Training of Models with Large Scale Sparse Features

Model configuration and training

Embedding is widely used in various network structures, especially in the text processing related models. In some scenarios, such as recommendation systems or search engines, the number of feature ids of embedding may be very large. When the feature id reaches a certain amount, the embedding parameter will become very large, which will bring two problems:

  1. The single-machine memory cannot be trained because it cannot store such huge embedding parameters.

  2. The normal training mode needs to synchronize the complete parameters for each iteration. If the parameters are too large, the communication will become very slow, which will affect the training speed.

Fluid supports the training of hundreds of millions of large-scale sparse features embedding. The embedding parameter is only saved on the parameter server. Through the parameter prefetch and gradient sparse update method, the communication volume is greatly reduced and the communication speed is improved.

This function is only valid for distributed training and cannot be used in single node training. It need to work with sparse update.
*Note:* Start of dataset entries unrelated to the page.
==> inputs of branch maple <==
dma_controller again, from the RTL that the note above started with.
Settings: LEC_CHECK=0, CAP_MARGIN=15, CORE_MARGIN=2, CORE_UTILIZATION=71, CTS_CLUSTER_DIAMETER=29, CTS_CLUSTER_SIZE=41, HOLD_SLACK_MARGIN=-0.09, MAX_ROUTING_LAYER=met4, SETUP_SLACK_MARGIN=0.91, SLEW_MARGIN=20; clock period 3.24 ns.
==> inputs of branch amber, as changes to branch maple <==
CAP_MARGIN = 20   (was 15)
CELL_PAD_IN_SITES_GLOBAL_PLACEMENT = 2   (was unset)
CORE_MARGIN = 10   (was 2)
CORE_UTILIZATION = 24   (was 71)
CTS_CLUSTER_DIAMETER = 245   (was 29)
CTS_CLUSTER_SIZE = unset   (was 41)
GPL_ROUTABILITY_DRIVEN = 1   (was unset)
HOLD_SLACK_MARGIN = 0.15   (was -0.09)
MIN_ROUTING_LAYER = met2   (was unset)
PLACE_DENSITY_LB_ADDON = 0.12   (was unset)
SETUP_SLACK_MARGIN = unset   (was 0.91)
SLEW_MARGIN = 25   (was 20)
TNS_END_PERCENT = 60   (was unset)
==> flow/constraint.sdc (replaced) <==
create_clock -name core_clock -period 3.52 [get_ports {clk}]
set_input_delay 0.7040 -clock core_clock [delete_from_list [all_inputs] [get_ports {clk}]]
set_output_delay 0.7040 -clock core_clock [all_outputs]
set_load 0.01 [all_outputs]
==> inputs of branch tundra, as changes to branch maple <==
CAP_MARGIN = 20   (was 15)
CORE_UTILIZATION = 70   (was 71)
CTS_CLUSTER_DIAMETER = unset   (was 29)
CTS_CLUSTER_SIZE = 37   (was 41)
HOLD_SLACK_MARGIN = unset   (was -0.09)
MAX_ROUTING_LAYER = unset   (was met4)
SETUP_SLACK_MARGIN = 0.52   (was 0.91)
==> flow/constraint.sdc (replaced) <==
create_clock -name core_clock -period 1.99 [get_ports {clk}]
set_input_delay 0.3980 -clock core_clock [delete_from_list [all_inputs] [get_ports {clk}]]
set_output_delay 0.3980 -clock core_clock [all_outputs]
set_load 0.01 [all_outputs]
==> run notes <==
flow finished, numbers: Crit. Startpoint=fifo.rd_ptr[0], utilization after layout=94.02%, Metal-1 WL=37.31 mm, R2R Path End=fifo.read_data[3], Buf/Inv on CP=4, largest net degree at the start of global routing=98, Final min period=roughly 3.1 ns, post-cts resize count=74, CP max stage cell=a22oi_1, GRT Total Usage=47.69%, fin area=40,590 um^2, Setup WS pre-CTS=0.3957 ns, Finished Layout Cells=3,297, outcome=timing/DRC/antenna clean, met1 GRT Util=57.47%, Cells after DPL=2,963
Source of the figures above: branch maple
How to use: When configuring embedding, add the parameters is_distributed=True and is_sparse=True. Parameter dict_size defines the total number of ids in the data. The id can be any value in the int64 range. As long as the total number of ids is less than or equal to dict_size, it can be supported. So before you configure, you need to estimate the total number of feature ids in the data.
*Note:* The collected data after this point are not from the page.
==> job 8770 <==
// axis_gain_wrapper
module axis_gain_wrapper #(
    parameter integer C_S_AXI_DATA_WIDTH = 32,
    parameter integer C_S_AXI_ADDR_WIDTH = 4,
    parameter integer AUDIO_WIDTH        = 16,
    parameter integer GAIN_FBITS         = 12
)(
    input  wire aclk,
    input  wire aresetn,
    input  wire [31:0] s_axis_tdata,
    input  wire        s_axis_tlast,
    input  wire        s_axis_tvalid,
    output wire        s_axis_tready,
    output wire [31:0] m_axis_tdata,
    output wire        m_axis_tlast,
    output wire        m_axis_tvalid,
    input  wire        m_axis_tready,
    input  wire [C_S_AXI_ADDR_WIDTH-1:0] s_axi_awaddr,
    input  wire                          s_axi_awvalid,
    output reg                           s_axi_awready,
    input  wire [C_S_AXI_DATA_WIDTH-1:0] s_axi_wdata,
    input  wire [3:0]                    s_axi_wstrb,
    input  wire                          s_axi_wvalid,
    output reg                           s_axi_wready,
    output reg  [1:0]                    s_axi_bresp,
    output reg                           s_axi_bvalid,
    input  wire                          s_axi_bready,
    input  wire [C_S_AXI_ADDR_WIDTH-1:0] s_axi_araddr,
    input  wire                          s_axi_arvalid,
    output reg                           s_axi_arready,
    output reg  [C_S_AXI_DATA_WIDTH-1:0] s_axi_rdata,
    output reg  [1:0]                    s_axi_rresp,
    output reg                           s_axi_rvalid,
    input  wire                          s_axi_rready
);
make LEC_CHECK=0 CAP_MARGIN=20 CORE_MARGIN=2 CORE_UTILIZATION=54 CTS_CLUSTER_DIAMETER=216 CTS_CLUSTER_SIZE=100 SLEW_MARGIN=20 TNS_END_PERCENT=5 finish   # period 8.0 ns
run.sh (not shown) runs the stock make flow with config.mk's settings and CLKGATE_MAP_FILE=.
==> job 4180: changes against job 8770 <==
CORE_UTILIZATION = 40   (was 54)
CTS_CLUSTER_DIAMETER = 358   (was 216)
CTS_CLUSTER_SIZE = 78   (was 100)
PLACE_DENSITY = 0.37   (was default)
TNS_END_PERCENT = default   (was 5)
==> results <==
Vias per inst: job 4180 4.94; job 8770 5.30
Layout Area Growth over Synthesis: job 4180 20.6%; job 8770 17.5%
Worst Setup Slack, final: job 4180 198 ps; job 8770 145 ps
Met3 usage in global routing: job 4180 0.0287; job 8770 0.0475
Worst Path Required: job 4180 8380 ps; job 8770 8360 ps
Setup slack after placement: job 4180 -503 ps; job 8770 -593 ps
P_sw: job 4180 1.43 mW; job 8770 1.31 mW
Destination of the worst hold path: job 4180 u_gain_r.data_o[11]$_SDFFE_PN0P_; job 8770 u_gain_l.data_o[14]$_SDFFE_PN0P_
Num rows: job 4180 93; job 8770 80
Placed wire-length estimate: job 4180 63200 microns; job 8770 57600 microns
Highest cell delay on the worst timing path: job 4180 550 ps; job 8770 590 ps
Count of routing violations after the opening detailed-route iteration: job 4180 953; job 8770 1040
Clock network area share: job 4180 0.0203; job 8770 0.0188
Detailed route wirelength on metal3: job 4180 2600 microns; job 8770 3650 microns
Sum of routed wire segments on met1: job 4180 32300 microns; job 8770 29600 microns
Post-layout min period: job 4180 7800 ps; job 8770 7860 ps
Clock network fraction of total power: job 4180 0.272; job 8770 0.259
Arr. time, crit path: job 4180 8180 ps; job 8770 8210 ps
Number of instances resized during post-cts repair: job 4180 0; job 8770 2
Switching power as a share of total power: job 4180 0.408; job 8770 0.393
Fraction of standard cell area in multi-input logic: job 4180 0.642; job 8770 0.654
Met2 Resource Use GR: job 4180 0.445; job 8770 0.531
Utilization of the core after routing: job 4180 0.488; job 8770 0.643
Max IR drop VDD: job 4180 141 uV; job 8770 177 uV
Global-route wire length before repair: job 4180 125000 microns; job 8770 117000 microns
Result of the run: job 4180 no timing/DRC/antenna violations; job 8770 no timing/DRC/antenna violations
Non-clock buffer share: job 4180 0.128; job 8770 0.123

* * *

==> v14 <==
==> flow/design.v <==
`timescale 1ns / 1ps
module gain_core #(
    parameter integer DWIDTH = 16,  
    parameter integer GWIDTH = 16,  
    parameter integer FBITS  = 12   
)(
    input  wire                     clk,
    input  wire                     rst_n,      
    input  wire                     ce,         
    input  wire                     en,         
    input  wire signed [DWIDTH-1:0] data_i,     
    input  wire signed [GWIDTH-1:0] data_gain,  
    output reg  signed [DWIDTH-1:0] data_o      
);
    wire signed [DWIDTH+GWIDTH-1:0] mult_raw;
    wire signed [DWIDTH+GWIDTH-1:0] mult_rounded;
    wire signed [DWIDTH+GWIDTH-1-FBITS:0] mult_scaled;
    localparam signed [DWIDTH-1:0] MAX_VAL = {1'b0, {(DWIDTH-1){1'b1}}};  
    localparam signed [DWIDTH-1:0] MIN_VAL = {1'b1, {(DWIDTH-1){1'b0}}};  
    assign mult_raw = data_i * data_gain;
    assign mult_rounded = mult_raw + (1 << (FBITS-1));
    assign mult_scaled = mult_rounded >>> FBITS;
    always @(posedge clk) begin
        if (!rst_n) begin
            data_o <= 0;
        end else if (ce) begin
            if (!en) begin
                data_o <= data_i;
            end else begin
                if (mult_scaled > MAX_VAL) begin
                    data_o <= MAX_VAL;
                end else if (mult_scaled < MIN_VAL) begin
                    data_o <= MIN_VAL;
                end else begin
                    data_o <= mult_scaled[DWIDTH-1:0];
                end
            end
        end
    end
endmodule
`timescale 1ns / 1ps
module axis_gain_wrapper #(
    parameter integer C_S_AXI_DATA_WIDTH = 32,
    parameter integer C_S_AXI_ADDR_WIDTH = 4,
    parameter integer AUDIO_WIDTH        = 16,
    parameter integer GAIN_FBITS         = 12
)(
    input  wire aclk,
    input  wire aresetn,
    input  wire [31:0] s_axis_tdata,
    input  wire        s_axis_tlast,
    input  wire        s_axis_tvalid,
    output wire        s_axis_tready,
    output wire [31:0] m_axis_tdata,
    output wire        m_axis_tlast,
    output wire        m_axis_tvalid,
    input  wire        m_axis_tready,
    input  wire [C_S_AXI_ADDR_WIDTH-1:0] s_axi_awaddr,
    input  wire                          s_axi_awvalid,
    output reg                           s_axi_awready,
    input  wire [C_S_AXI_DATA_WIDTH-1:0] s_axi_wdata,
    input  wire [3:0]                    s_axi_wstrb,
    input  wire                          s_axi_wvalid,
    output reg                           s_axi_wready,
    output reg  [1:0]                    s_axi_bresp,
    output reg                           s_axi_bvalid,
    input  wire                          s_axi_bready,
    input  wire [C_S_AXI_ADDR_WIDTH-1:0] s_axi_araddr,
    input  wire                          s_axi_arvalid,
    output reg                           s_axi_arready,
    output reg  [C_S_AXI_DATA_WIDTH-1:0] s_axi_rdata,
    output reg  [1:0]                    s_axi_rresp,
    output reg                           s_axi_rvalid,
    input  wire                          s_axi_rready
);
    reg [31:0] reg_control;
    reg [31:0] reg_gain_l;
    reg [31:0] reg_gain_r;
    wire [1:0] addr_w = s_axi_awaddr[3:2];
    wire [1:0] addr_r = s_axi_araddr[3:2];
    always @(posedge aclk) begin
        if (!aresetn) begin
            s_axi_awready <= 1'b0;
            s_axi_wready  <= 1'b0;
            s_axi_bvalid  <= 1'b0;
            s_axi_bresp   <= 2'b00;
            reg_control <= 32'b0;
            reg_gain_l  <= 32'h0000_1000;  
            reg_gain_r  <= 32'h0000_1000;
        end else begin
            if (!s_axi_awready && s_axi_awvalid && s_axi_wvalid) begin
                s_axi_awready <= 1'b1;
                s_axi_wready  <= 1'b1;
                case (addr_w)
                    2'h0: reg_control <= s_axi_wdata;
                    2'h1: reg_gain_l  <= s_axi_wdata;
                    2'h2: reg_gain_r  <= s_axi_wdata;
                    default: ;
                endcase
            end else begin
                s_axi_awready <= 1'b0;
                s_axi_wready  <= 1'b0;
            end
            if (s_axi_awready && !s_axi_bvalid) begin
                s_axi_bvalid <= 1'b1;
                s_axi_bresp  <= 2'b00;
            end else if (s_axi_bready) begin
                s_axi_bvalid <= 1'b0;
            end
        end
    end
    always @(posedge aclk) begin
        if (!aresetn) begin
            s_axi_arready <= 1'b0;
            s_axi_rvalid  <= 1'b0;
            s_axi_rdata   <= 32'b0;
            s_axi_rresp   <= 2'b00;
        end else begin
            if (!s_axi_arready && s_axi_arvalid) begin
                s_axi_arready <= 1'b1;
                s_axi_rvalid  <= 1'b1;
                case (addr_r)
                    2'h0: s_axi_rdata <= reg_control;
                    2'h1: s_axi_rdata <= reg_gain_l;
                    2'h2: s_axi_rdata <= reg_gain_r;
                    default: s_axi_rdata <= 32'b0;
                endcase
            end else begin
                s_axi_arready <= 1'b0;
                if (s_axi_rvalid && s_axi_rready)
                    s_axi_rvalid <= 1'b0;
            end
        end
    end
    reg valid_d;
    reg last_d;
    wire stream_ready = m_axis_tready || !valid_d;
    assign s_axis_tready = stream_ready;
    assign m_axis_tvalid = valid_d;
    assign m_axis_tlast  = last_d;
    wire core_ce     = stream_ready;
    wire gain_enable = reg_control[0];
    gain_core #(
        .DWIDTH(AUDIO_WIDTH),
        .GWIDTH(16),
        .FBITS (GAIN_FBITS)
    ) u_gain_l (
        .clk       (aclk),
        .rst_n     (aresetn),
        .ce        (core_ce),
        .en        (gain_enable),
        .data_i    (s_axis_tdata[15:0]),
        .data_gain (reg_gain_l[15:0]),
        .data_o    (m_axis_tdata[15:0])
    );
    gain_core #(
        .DWIDTH(AUDIO_WIDTH),
        .GWIDTH(16),
        .FBITS (GAIN_FBITS)
    ) u_gain_r (
        .clk       (aclk),
        .rst_n     (aresetn),
        .ce        (core_ce),
        .en        (gain_enable),
        .data_i    (s_axis_tdata[31:16]),
        .data_gain (reg_gain_r[15:0]),
        .data_o    (m_axis_tdata[31:16])
    );
    always @(posedge aclk) begin
        if (!aresetn) begin
            valid_d <= 1'b0;
            last_d  <= 1'b0;
        end else if (stream_ready) begin
            valid_d <= s_axis_tvalid;
            last_d  <= s_axis_tlast;
        end
    end
endmodule
==> flow/run.sh <==
#!/bin/bash
# the make line also repeats each setting of config.mk as NAME=value (left out here)
make -C /OpenROAD-flow-scripts/flow DESIGN_CONFIG=/design/flow/config.mk WORK_HOME=/design/flow/orfs CLKGATE_MAP_FILE= finish
==> flow/config.mk <==
export PLATFORM = sky130hd
export DESIGN_NAME = axis_gain_wrapper
export DESIGN_NICKNAME = axis_gain_wrapper
export VERILOG_FILES = /design/flow/design.v
export SDC_FILE = /design/flow/constraint.sdc
export NUM_CORES = 4
export LEC_CHECK = 0
export CAP_MARGIN = 30
export CELL_PAD_IN_SITES_GLOBAL_PLACEMENT = 1
export CORE_ASPECT_RATIO = 0.5
export CORE_MARGIN = 2
export CORE_UTILIZATION = 58
export CTS_CLUSTER_DIAMETER = 167
export CTS_CLUSTER_SIZE = 66
export MAX_ROUTING_LAYER = met4
export PLACE_DENSITY = 0.37
export SETUP_SLACK_MARGIN = -0.73
export SLEW_MARGIN = 20
export TNS_END_PERCENT = 60
==> flow/constraint.sdc <==
create_clock -name core_clock -period 12.2 [get_ports {aclk}]
set_input_delay 2.4400 -clock core_clock [delete_from_list [all_inputs] [get_ports {aclk}]]
set_output_delay 2.4400 -clock core_clock [all_outputs]
set_load 0.01 [all_outputs]
==> inputs of v22, as changes to v14 <==
==> flow/config.mk (replaced) <==
export PLATFORM = sky130hd
export DESIGN_NAME = axis_gain_wrapper
export DESIGN_NICKNAME = axis_gain_wrapper
export VERILOG_FILES = /design/flow/design.v
export SDC_FILE = /design/flow/constraint.sdc
export NUM_CORES = 4
export LEC_CHECK = 0
export CAP_MARGIN = 20
export CORE_MARGIN = 2
export CORE_UTILIZATION = 71
export CTS_CLUSTER_DIAMETER = 36
export CTS_CLUSTER_SIZE = 51
export SETUP_SLACK_MARGIN = 1.96
export SLEW_MARGIN = 20
==> flow/constraint.sdc (replaced) <==
create_clock -name core_clock -period 6.77 [get_ports {aclk}]
set_input_delay 1.3540 -clock core_clock [delete_from_list [all_inputs] [get_ports {aclk}]]
set_output_delay 1.3540 -clock core_clock [all_outputs]
set_load 0.01 [all_outputs]
==> inputs of v27, as changes to v14 <==
==> flow/config.mk (replaced) <==
export PLATFORM = sky130hd
export DESIGN_NAME = axis_gain_wrapper
export DESIGN_NICKNAME = axis_gain_wrapper
export VERILOG_FILES = /design/flow/design.v
export SDC_FILE = /design/flow/constraint.sdc
export NUM_CORES = 4
export LEC_CHECK = 0
export ABC_AREA = 1
export CAP_MARGIN = 20
export CORE_MARGIN = 2
export CORE_UTILIZATION = 52
export CTS_CLUSTER_DIAMETER = 226
export CTS_CLUSTER_SIZE = 97
export SLEW_MARGIN = 20
==> flow/constraint.sdc (replaced) <==
create_clock -name core_clock -period 5.01 [get_ports {aclk}]
set_input_delay 1.0020 -clock core_clock [delete_from_list [all_inputs] [get_ports {aclk}]]
set_output_delay 1.0020 -clock core_clock [all_outputs]
set_load 0.01 [all_outputs]
==> comparison table <==
Outcome: v27 complete, but fails checks; v14 no timing/DRC/antenna violations; v22 complete, but fails checks
Reasons for failing layout checks: v27 setup timing; v14 -; v22 setup timing
Global routing usage on met2: v27 58.7%; v14 53.5%; v22 76.6%
Per-cell routed wire length: v27 18.1 um; v14 18.9 um; v22 23.7 um
1st-iter DRT viols: v27 1,573; v14 1,342; v22 2,898
Reg2Reg Setup Slack: v27 -1270 ps; v14 4210 ps; v22 -470 ps
Compound Share, Synth: v27 5.48%; v14 9.20%; v22 9.20%
Sequential logic power: v27 1.43 mW; v14 589 uW; v22 1.06 mW
Endpoints failing setup: v27 32; v14 0; v22 32
Number of global-route vias before repair: v27 27,100; v14 21,300; v22 26,200
Largest net degree at the start of global routing: v27 99; v14 71; v22 85
Area fraction of the dominant cell type after synthesis: v27 37.9%; v14 40.2%; v22 40.2%
Placed Instances: v27 4,780; v14 3,601; v22 3,784
Die y size: v27 235 um; v14 154 um; v22 196 um
Fraction of cell area in non-clock buffers: v27 16.8%; v14 5.88%; v22 16.0%

* * *

==> zinc <==
RTL: the design.v shown in full above, as it stands there.
export LEC_CHECK = 0
export ABC_AREA = 1
export CAP_MARGIN = 20
export CORE_MARGIN = 2
export CORE_UTILIZATION = 64
export CTS_CLUSTER_DIAMETER = 291
export CTS_CLUSTER_SIZE = 98
export PLACE_DENSITY = 0.35
export SLEW_MARGIN = 20
export TNS_END_PERCENT = 10
create_clock -name core_clock -period 4.53 [get_ports {aclk}]
==> inputs of willow, as changes to zinc <==
- ABC_AREA: 1 -> not set
- CORE_UTILIZATION: 64 -> 14
- CTS_CLUSTER_DIAMETER: 291 -> not set
- CTS_CLUSTER_SIZE: 98 -> not set
- PLACE_DENSITY: 0.35 -> not set
- TNS_END_PERCENT: 10 -> not set
==> flow/constraint.sdc (replaced) <==
create_clock -name core_clock -period 8.85 [get_ports {aclk}]
set_input_delay 1.7700 -clock core_clock [delete_from_list [all_inputs] [get_ports {aclk}]]
set_output_delay 1.7700 -clock core_clock [all_outputs]
set_load 0.01 [all_outputs]
==> inputs of juniper, as changes to zinc <==
- CORE_UTILIZATION: 64 -> 60
- CTS_CLUSTER_DIAMETER: 291 -> 226
- CTS_CLUSTER_SIZE: 98 -> 97
- PLACE_DENSITY: 0.35 -> 0.4
==> flow/constraint.sdc (replaced) <==
create_clock -name core_clock -period 5.01 [get_ports {aclk}]
set_input_delay 1.0020 -clock core_clock [delete_from_list [all_inputs] [get_ports {aclk}]]
set_output_delay 1.0020 -clock core_clock [all_outputs]
set_load 0.01 [all_outputs]
==> inputs of onyx, as changes to zinc <==
- ABC_AREA: 1 -> not set
- CORE_ASPECT_RATIO: not set -> 0.83
- CORE_UTILIZATION: 64 -> 72
- CTS_CLUSTER_DIAMETER: 291 -> 215
- CTS_CLUSTER_SIZE: 98 -> 32
- PLACE_DENSITY: 0.35 -> 0.64
- TNS_END_PERCENT: 10 -> not set
==> flow/constraint.sdc (replaced) <==
create_clock -name core_clock -period 6.41 [get_ports {aclk}]
set_input_delay 1.2820 -clock core_clock [delete_from_list [all_inputs] [get_ports {aclk}]]
set_output_delay 1.2820 -clock core_clock [all_outputs]
set_load 0.01 [all_outputs]
==> results <==
item                                                                                       willow                juniper                   onyx                   zinc
Wire length of the first global-routing pass                                            125000 um              140000 um              159000 um              139000 um
Fraction of the cycle the final worst path needs                                            0.948                   1.28                   1.22                   1.43
Wire length on met3                                                                       2380 um                6170 um               21400 um                7790 um
Max stage delay on crit path                                                              0.72 ns                0.69 ns                0.61 ns                0.59 ns
Worst skew pair latency                                                                   0.48 ns                0.47 ns                0.50 ns                0.46 ns
Highest routed layer                                                                         met5                   met4                   met5                   met4
Buffers & Inverters on Critical Path                                                            5                      9                      9                      9
Sequential cell area share                                                                  0.103                 0.0937                 0.0993                 0.0943
Core outline area                                                                      185000 um2              45500 um2              35700 um2              42900 um2
Number of gates given a new drive strength after cts                                            0                    368                    389                    149
Internal power                                                                            1.78 mW                4.78 mW                2.94 mW                5.25 mW
Outcome                                                                   complete, no violations        failed layout checks   failed layout checks   failed layout checks
Violated checks                                                                                 -           setup timing           setup timing           setup timing
Power dissipated in the clock network                                                      823 uW                1.34 mW                1.20 mW                1.56 mW
Estimated wirelength of the detail-placed design                                         65900 um               66200 um               61600 um               66800 um
Inserted tap cell count                                                                      2480                    600                    487                    585
Static Leakage                                                                            14.4 nW                19.7 nW                16.2 nW                19.7 nW
Wire length on met1                                                                      30700 um               31600 um               33100 um               31200 um
Distinct lib cells                                                                             64                     38                     64                     38
Cell area after synthesis                                                               26100 um2              27700 um2              26100 um2              27700 um2
Non-clock buffer count                                                                        315                    613                    588                    605
Slowest stage cell, crit path                                    sky130_fd_sc_hd__clkdlybuf4s50_1  sky130_fd_sc_hd__fa_2  sky130_fd_sc_hd__fa_2  sky130_fd_sc_hd__fa_2
Global-route met2 utilization                                                               0.163                  0.667                  0.830                  0.692
Via count of the first global-routing pass                                                  21700                  27500                  28600                  27600
Number of logic stages on the critical path including buffering                                23                     30                     27                     32
Portion of the layout cell area used by non-clock buffers                                  0.0909                  0.168                  0.161                  0.165
Setup repair after global routing missed its margin                                         false                   true                   true                   true
Power figures rest on the tool's default switching activity, not on a simulated workload.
emb = fluid.layers.embedding(
    size=[dict_size, embedding_width],

Model storage and inference

When the number of features reaches 100 billion, the parameters are very large, and the single machine can’t hold such huge amount of parameters. As the result, the model is stored and loaded differently from the normal mode:

  1. In normal mode, parameters are saved and loaded on the trainer side;

  2. In distributed mode, all the parameters are saved and loaded on the pserver side. Each pserver only saves and loads the parameters corresponding to the pserver itself.